Causas Incertas e Tratamento Desafiador
Os motivos pelos quais a síndrome afeta alguns usuários de cannabis, mas não outros, ainda não estão claros.
“Não sabemos se isso está relacionado à maior disponibilidade geral de cannabis ou à maior potência de THC de alguns produtos ou a algo mais”, disse Buresh.
O tratamento da condição é complicado. Medicamentos padrão contra náusea frequentemente não funcionam de forma confiável, afirmou, o que às vezes força os clínicos a recorrer a opções de segunda e terceira linha, como Haldol, um medicamento comumente usado para episódios psicóticos.
Algumas pessoas encontram alívio limitado com creme de capsaicina, um analgésico vendido sem prescrição que cria uma sensação de calor. Segundo Buresh, alguns pacientes o aplicam no abdômen durante os episódios. Banhos quentes também são amplamente relatados como úteis.

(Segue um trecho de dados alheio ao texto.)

This is an optimization exercise on Yosys and OpenROAD, whose aim is small area, not a production implementation. In this exercise RTL edits were held to simulation tests only and were not proved equivalent to the original. Power figures rest on the tool's default switching activity, not on a simulated workload.

==> 08-24: inputs <==
==> flow/design.v <==
module calculator (
  input         clk,
  input         res,
  input  [0:15] keys,
  output [7:0]  data_lcd,
  output        send_lcd
);
reg [3:0] k;
integer j;
always @* begin
  k = 4'd0;
  for (j = 0; j < 16; j = j + 1)
    if (keys[j]) k = j;
end
wire any   = |keys;
wire digit = any & (k < 4'd10);
reg  [7:0] L;
reg  [6:0] D;
reg  [7:0] H;
reg  [2:0] op;      
reg  [1:0] c;       
reg        prev, e, run, m;
reg  [4:0] s;
wire op_none = (op == 3'b000);
wire is_addsub = op[2];
wire is_sub = op[2] & op[0];
wire is_mul = op[1] & ~op[0];
wire is_div = op[1] & op[0];
wire is_clr = ~op[2] & ~op[1] & op[0];
wire c11 = c[1] & c[0];
wire start = any & ~prev;
wire opkey = any & ~digit & ~(k[3:2] == 2'b11 & ~k[0]);   
wire eqclr = any & (k[3:2] == 2'b11) & ~k[0];            
wire take  = start & digit & ~c[1];
wire mov   = start & opkey & op_none;
wire eq   = run & m;                  
wire mv   = run & ~m & c11;           
wire dg   = run & ~m & ~c11;          
wire p0 = eq & (s[4:3] == 2'd0);
wire p1 = eq & (s[4:3] == 2'd1);
wire p2 = eq & (s[4:3] == 2'd2);
wire p3 = eq & (s[4:3] == 2'd3);
wire last0 = p0 & (s[2:0] == 3'd7);
wire fin = (eq & (s == 5'd31)) | (mv & (s[2:0] == 3'd7)) | (dg & (s[1:0] == 2'd2));
wire mulm = p0 & is_mul;
wire divm = p0 & is_div;
wire [1:0] di = take ? 2'd3 : ~s[1:0] - 2'd1;
wire dbit = k[di];
wire hin = take | dg ? dbit :
           (p0 & ~op_none & ~is_mul) | p2 ? L[7] : 1'b0;
wire [7:0] Hs = {H[6:0], hin};
wire gD  = (take & c[0]) | (dg & s[1:0] == 2'd1 & c[1]) | mov |
           (last0 & ~op[1]) | (mulm & L[7]) | divm;
wire inv = (last0 & is_sub) | (divm & ~H[7]);
wire c0 = H[3] | (H[2] & (H[1] | H[0]));
wire c1 = H[7] | (H[6] & (H[5] | H[4]));
wire [7:0] Y = ({1'b0, {7{gD}} & D} ^ {8{inv}}) |
               ({8{p2}} & {1'b0, c1, c1, 2'b00, c0, c0, 1'b0});
wire [7:0] S = Hs + Y + {7'd0, inv};
wire lin = (p1 | mv) ? H[7] : ~S[7];
wire lsh = p0 | (p1 & ~is_div) | p2 | mv;
always @(posedge clk) begin
  prev <= any;
  H <= S;
  if (lsh) L <= {L[6:0], lin};
  if (~res) begin
    D <= 7'd0; op <= 3'd0; c <= 2'd0;
    e <= 1'b0; run <= 1'b0; m <= 1'b0; s <= 5'd0;
  end else begin
    e <= start & ~(digit & c[1]);
    if (fin) D <= S[6:0];
    if (take) c <= {c[0], ~c[0]};
    if (start & opkey) begin
      c <= {op_none, op_none};
      op <= {~k[2], k[2], k[1] & k[0]};   
    end
    if (start & eqclr) begin
      m <= 1'b1;
      if (~k[1]) op <= 3'b001;
    end
    if (take | mov | (start & eqclr)) run <= 1'b1;
    if (start) s <= 5'd0;
    else if (run) s <= s + 5'd1;
    if (fin) begin
      run <= 1'b0;
      if (~dg) c <= 2'd0;
      if (eq) begin op <= 3'd0; m <= 1'b0; end
    end
  end
end
reg [7:0] echo;
always @* begin
  case (k)
    4'd10: echo = 8'h2B;
    4'd11: echo = 8'h2D;
    4'd12: echo = 8'h1B;
    4'd13: echo = 8'h2A;
    4'd14: echo = 8'h3D;
    4'd15: echo = 8'h2F;
    default: echo = {4'h3, k};
  endcase
end
assign send_lcd = e | (p3 & (s[1:0] == 2'd0));
assign data_lcd = e ? echo : is_clr ? (s[2] ? 8'h6A : 8'h5B) : {4'h3, H[7:4]};
endmodule
==> flow/flow/run.sh <==
#!/bin/bash
# Standard layout, but with the smallest buffer on the ports.
set -euo pipefail
export BUFFER_PORTS_ARGS="-buffer_cell sky130_fd_sc_hd__buf_1"
bash standard.sh finish BUFFER_PORTS_ARGS="$BUFFER_PORTS_ARGS" > standard.log 2>&1
==> flow/standard.sh <==
#!/bin/bash
# synth_recipe.tcl (not shown) runs the flow's synth.tcl, then flattens the netlist and writes it again
# the make line also repeats each setting of config.mk as NAME=value (left out here)
make -C /OpenROAD-flow-scripts/flow DESIGN_CONFIG=/design/flow/config.mk WORK_HOME=/design/flow/orfs CLKGATE_MAP_FILE= SYNTH_SCRIPT=/design/flow/synth_recipe.tcl "${@:-finish}"
==> flow/config.mk <==
export PLATFORM = sky130hd
export DESIGN_NAME = calculator
export DESIGN_NICKNAME = calculator
export VERILOG_FILES = /design/flow/design.v
export SDC_FILE = /design/flow/constraint.sdc
export NUM_CORES = 4
export LEC_CHECK = 0
export CAP_MARGIN = 20
export CORE_MARGIN = 2
export CORE_UTILIZATION = 40
export CTS_BUF_LIST = sky130_fd_sc_hd__clkbuf_4
export SLEW_MARGIN = 20
==> flow/constraint.sdc <==
create_clock -name core_clock -period 12.0 [get_ports {clk}]
set_input_delay 2.4000 -clock core_clock [delete_from_list [all_inputs] [get_ports {clk}]]
set_output_delay 2.4000 -clock core_clock [all_outputs]
set_load 0.01 [all_outputs]
==> 02-22: changes against 08-24 <==
==> flow/design.v, changed modules only <==
module calculator (
  input         clk,
  input         res,
  input  [0:15] keys,
  output [7:0]  data_lcd,
  output        send_lcd
);
reg [3:0] k;
integer j;
always @* begin
  k = 4'd0;
  for (j = 0; j < 16; j = j + 1)
    if (keys[j]) k = j;
end
wire any   = |keys;
wire digit = any & (k < 4'd10);
reg  [7:0] L;
reg  [6:0] D;
reg  [7:0] H;
reg  [2:0] op;      
reg  [1:0] c;       
reg        prev, run;
reg  [4:0] s;
wire op_none = (op[2:1] == 2'b00);
wire fresh = op_none & op[0];
wire is_addsub = op[2];
wire is_sub = op[2] & op[0];
wire is_mul = op[1] & ~op[0];
wire is_div = op[1] & op[0];
wire c11 = c[1] & c[0];
wire start = any & ~prev;
wire opkey = any & ~digit & ~(k[3:2] == 2'b11 & ~k[0]);   
wire eqkey = any & (k == 4'd14);
wire clrkey = any & (k == 4'd12);
wire take  = start & digit & ~c[1];
wire mov   = start & opkey & op_none;
wire eq   = run & ~c11 & (eqkey | s[4] | s[3] | s[2] | (s[1] & s[0]));
wire mv   = run & c11;                
wire dg   = run & ~c11 & ~eq;         
wire p0 = eq & (s[4:3] == 2'd0);
wire p1 = run & (s[4:3] == 2'd1);
wire p2 = run & (s[4:3] == 2'd2);
wire p3 = run & (s[4:3] == 2'd3);
wire last0 = p0 & (s[2:0] == 3'd7);
wire fin = (run & (s == 5'd31)) | (mv & (s[2:0] == 3'd7)) | (dg & s[1]);
wire mulm = p0 & is_mul;
wire divm = p0 & is_div;
wire hin = ((p0 & ~op_none & ~is_mul) | p2) & L[7];
wire [7:0] Hs = {H[6:0], hin};
wire gD  = (take & c[0]) | (dg & s[0] & c[1]) | (mov & ~fresh) |
           (last0 & ~op[1] & ~fresh) | (mulm & L[7]) | divm;
wire inv = (last0 & is_sub) | (divm & ~H[7]);
wire c0 = H[3] | (H[2] & (H[1] | H[0]));
wire c1 = H[7] | (H[6] & (H[5] | H[4]));
wire [7:0] Y = ({1'b0, {7{gD}} & D} ^ {8{inv}}) |
               ({8{p2}} & {1'b0, c1, c1, 2'b00, c0, c0, 1'b0}) |
               ({8{dg & s[1] & digit}} & {4'd0, k});
wire [8:0] cy;
wire [7:0] S;
assign cy[0] = inv;
genvar gi;
generate
  for (gi = 0; gi < 8; gi = gi + 1) begin : g_add
    assign S[gi] = Hs[gi] ^ Y[gi] ^ cy[gi];
    assign cy[gi+1] = (Hs[gi] & Y[gi]) | (cy[gi] & (Hs[gi] ^ Y[gi]));
  end
endgenerate
wire lin = (p1 | mv) ? H[7] : ~S[7];
wire lsh = p0 | (p1 & ~is_div) | p2 | mv;
always @(posedge clk) begin
  prev <= any;
  H <= S;
  if (lsh) L <= {L[6:0], lin};
  if (start) s <= 5'd0;
  else s <= s + 5'd1;
  if (~res) begin
    op <= 3'b001; c <= 2'd0;
    run <= 1'b0;
  end else begin
    if (fin & ~(dg & opkey)) D <= S[6:0];
    if (take & fresh) op <= 3'd0;
    if (take) c <= {c[0], ~c[0]};
    if (start & opkey) begin
      c <= {op_none, op_none};
      op <= {~k[2], k[2], k[1] & k[0]};   
    end
    if (start & clrkey) begin
      op <= 3'd0; c <= 2'd0;
    end
    if (start & ~(digit & c[1])) run <= 1'b1;
    if (fin) begin
      run <= 1'b0;
      if (~dg) c <= 2'd0;
      if (s[4]) op <= 3'd0;
    end
  end
end
reg [7:0] echo;
always @* begin
  case (k)
    4'd10: echo = 8'h2B;
    4'd11: echo = 8'h2D;
    4'd12: echo = s[1] ? 8'h6A : s[0] ? 8'h5B : 8'h1B;
    4'd13: echo = 8'h2A;
    4'd14: echo = 8'h3D;
    4'd15: echo = 8'h2F;
    default: echo = {4'h3, k};
  endcase
end
assign send_lcd = (run & (s == 5'd0)) | (run & clrkey) | (p3 & (s[1:0] == 2'd0));
assign data_lcd = s[4] ? {4'h3, H[7:4]} : echo;    
endmodule
==> flow/flow/run.sh (replaced) <==
#!/bin/bash
# The standard layout with three changes:
#  - synthesis: the standard synthesis (standard.sh synth), but with an
#    area-oriented ABC script (flow/abc_area.script) and without the adder-cell
#    extraction, so that ABC maps all of the combinational logic. The registers
#    are the ones the standard synthesis makes. ABC's deepsyn is randomized, so
#    the synthesis runs with twelve seeds, four at a time (each in try<seed>/,
#    with its own log), and the smallest netlist is laid out. If all fail, a
#    plain area script, then the unchanged standard synthesis, is used.
#  - ports: buffered with the smallest buffer, buf_1.
#  - clock tree: clkbuf_4 buffers, without dummy load cells.
set -uo pipefail
here=$PWD
SEEDS="1 2 3 4 5 6 7 8 9 10 11 12"
best=""
bestarea=""
n=0
for sd in $SEEDS; do
  rm -rf "try$sd"; mkdir -p "try$sd"
  cp -r "$FLOW_HOME/scripts" "try$sd/scripts"
  sed "s/@SEED@/$sd/" flow/abc_area.script > "try$sd/scripts/abc_area.script"
  sed "s#WORK_HOME=[^ ]*#WORK_HOME=$here/try$sd/orfs#" standard.sh > "try$sd/standard.sh"
  ( bash "try$sd/standard.sh" synth SCRIPTS_DIR="$here/try$sd/scripts" ADDER_MAP_FILE= > "try$sd/synth.log" 2>&1; echo $? > "try$sd/rc" ) &
  n=$((n + 1))
  if (( n % 4 == 0 )); then wait; fi
done
wait
for sd in $SEEDS; do
  stat="try$sd/orfs/reports/$FLOW_PLATFORM/calculator/base/synth_stat.txt"
  if [[ "$(cat try$sd/rc)" == 0 && -f "$stat" ]]; then
    a=$(grep "Chip area for module" "$stat" | tail -1 | awk '{print $NF}')
    echo "seed $sd: area $a" >> synth_choice.log
    if [[ -z "$best" ]] || awk -v a="$a" -v b="$bestarea" 'BEGIN{exit !(a < b)}'; then best=$sd; bestarea=$a; fi
  else
    echo "seed $sd: failed" >> synth_choice.log
  fi
done
rm -rf orfs
if [[ -n "$best" ]]; then
  echo "chosen: seed $best ($bestarea)" >> synth_choice.log
  mv "try$best/orfs" orfs
else
  rm -rf scripts_area; cp -r "$FLOW_HOME/scripts" scripts_area
  cp flow/abc_fallback.script scripts_area/abc_area.script
  if ! bash standard.sh synth SCRIPTS_DIR="$here/scripts_area" ADDER_MAP_FILE= > synth_fallback.log 2>&1; then
    rm -rf orfs
    bash standard.sh synth > synth_standard.log 2>&1
  fi
fi
set -e
bash standard.sh finish BUFFER_PORTS_ARGS="-buffer_cell sky130_fd_sc_hd__buf_1" \
  CTS_ARGS="-sink_clustering_enable -repair_clock_nets -buf_list sky130_fd_sc_hd__clkbuf_4 -dont_use_dummy_load" > layout.log 2>&1
==> flow/flow/abc_area.script (new file) <==
&get -n
&st
&deepsyn -J 500 -T 300 -S @SEED@
&dch -f
&nf -a -R 1000
&put
topo
dnsize -c
==> flow/flow/abc_fallback.script (new file) <==
&get -n
&st
&syn2
&dch -f
&nf -a -R 1000
&put
topo
dnsize -c
ABC_AREA = 1   (was not set)
CORE_AREA = 2.3 2.72 61.64 61.2   (was not set)
CORE_MARGIN = not set   (was 2)
CORE_UTILIZATION = not set   (was 40)
CTS_BUF_LIST = not set   (was sky130_fd_sc_hd__clkbuf_4)
DIE_AREA = 0 0 64 64   (was not set)
==> comparison table <==
| quantity | 08-24 | 02-22 |
|---|---|---|
| Pint | 0.153 mW | 0.160 mW |
| Post-layout minimum cycle time | 6410 ps | 6940 ps |
| DRC violation total after the first TritonRoute iteration | 55 | 152 |
| Post-synth cell types | 63 | 40 |
| Share of cell area taken by multi-input logic gates | 57.3% | 46.5% |
| Status | finished clean | finished clean |
| Sequential cell area share | 31.0% | 42.4% |
| Worst slack, placed | 5610 ps | 4760 ps |
| Area inside the core boundary | 5920 sq um | 3390 sq um |
| Max Clock Skew | 6.54 ps | 25.3 ps |
| Total wire length | 5580 microns | 4170 microns |
| Cell type with the highest aggregate area in the netlist | sky130_fd_sc_hd__dfxtp_1 | sky130_fd_sc_hd__edfxtp_1 |
| Delay of the slowest critical-path stage | 390 ps | 400 ps |
| Total vias in the final route | 2122 | 1582 |
| Initial core utilization | 41.3% | 53.9% |
| Min setup slack post-route | 5590 ps | 5060 ps |
| Routability-driven placement congestion ratio | 0.837 | 0.882 |
| Peak ir drop on the vdd network | 0.0000515 V | 0.0000805 V |
| Clock power share | 32.5% | 23.7% |
| Placed wire-length estimate after detailed placement | 4220 microns | 3270 microns |
| Register area share after synthesis | 33.5% | 46.6% |
| Share of the synthesized netlist area taken by xor and xnor gates | 5.67% | 9.73% |
| Startpoint-to-endpoint class of the critical path | primary input to output port | primary input to register |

“Isso é algo que pode confirmar o diagnóstico para mim, quando alguém diz que se sente melhor com um chuveiro quente. Pacientes descrevem que esgotaram toda a água quente de casa”, afirmou.
Por Que a Recuperação Pode Ser Difícil
Vários fatores podem retardar a recuperação. Como a síndrome aparece de forma intermitente, alguns usuários de cannabis podem supor que um episódio recente não estava relacionado e continuar usando a substância sem problemas imediatos, apenas para de repente ficar gravemente doentes novamente. Para aqueles que aceitam o diagnóstico e tentam parar de usar cannabis para aliviar os sintomas, a dependência pode dificultar a abstinência, disse Carlini.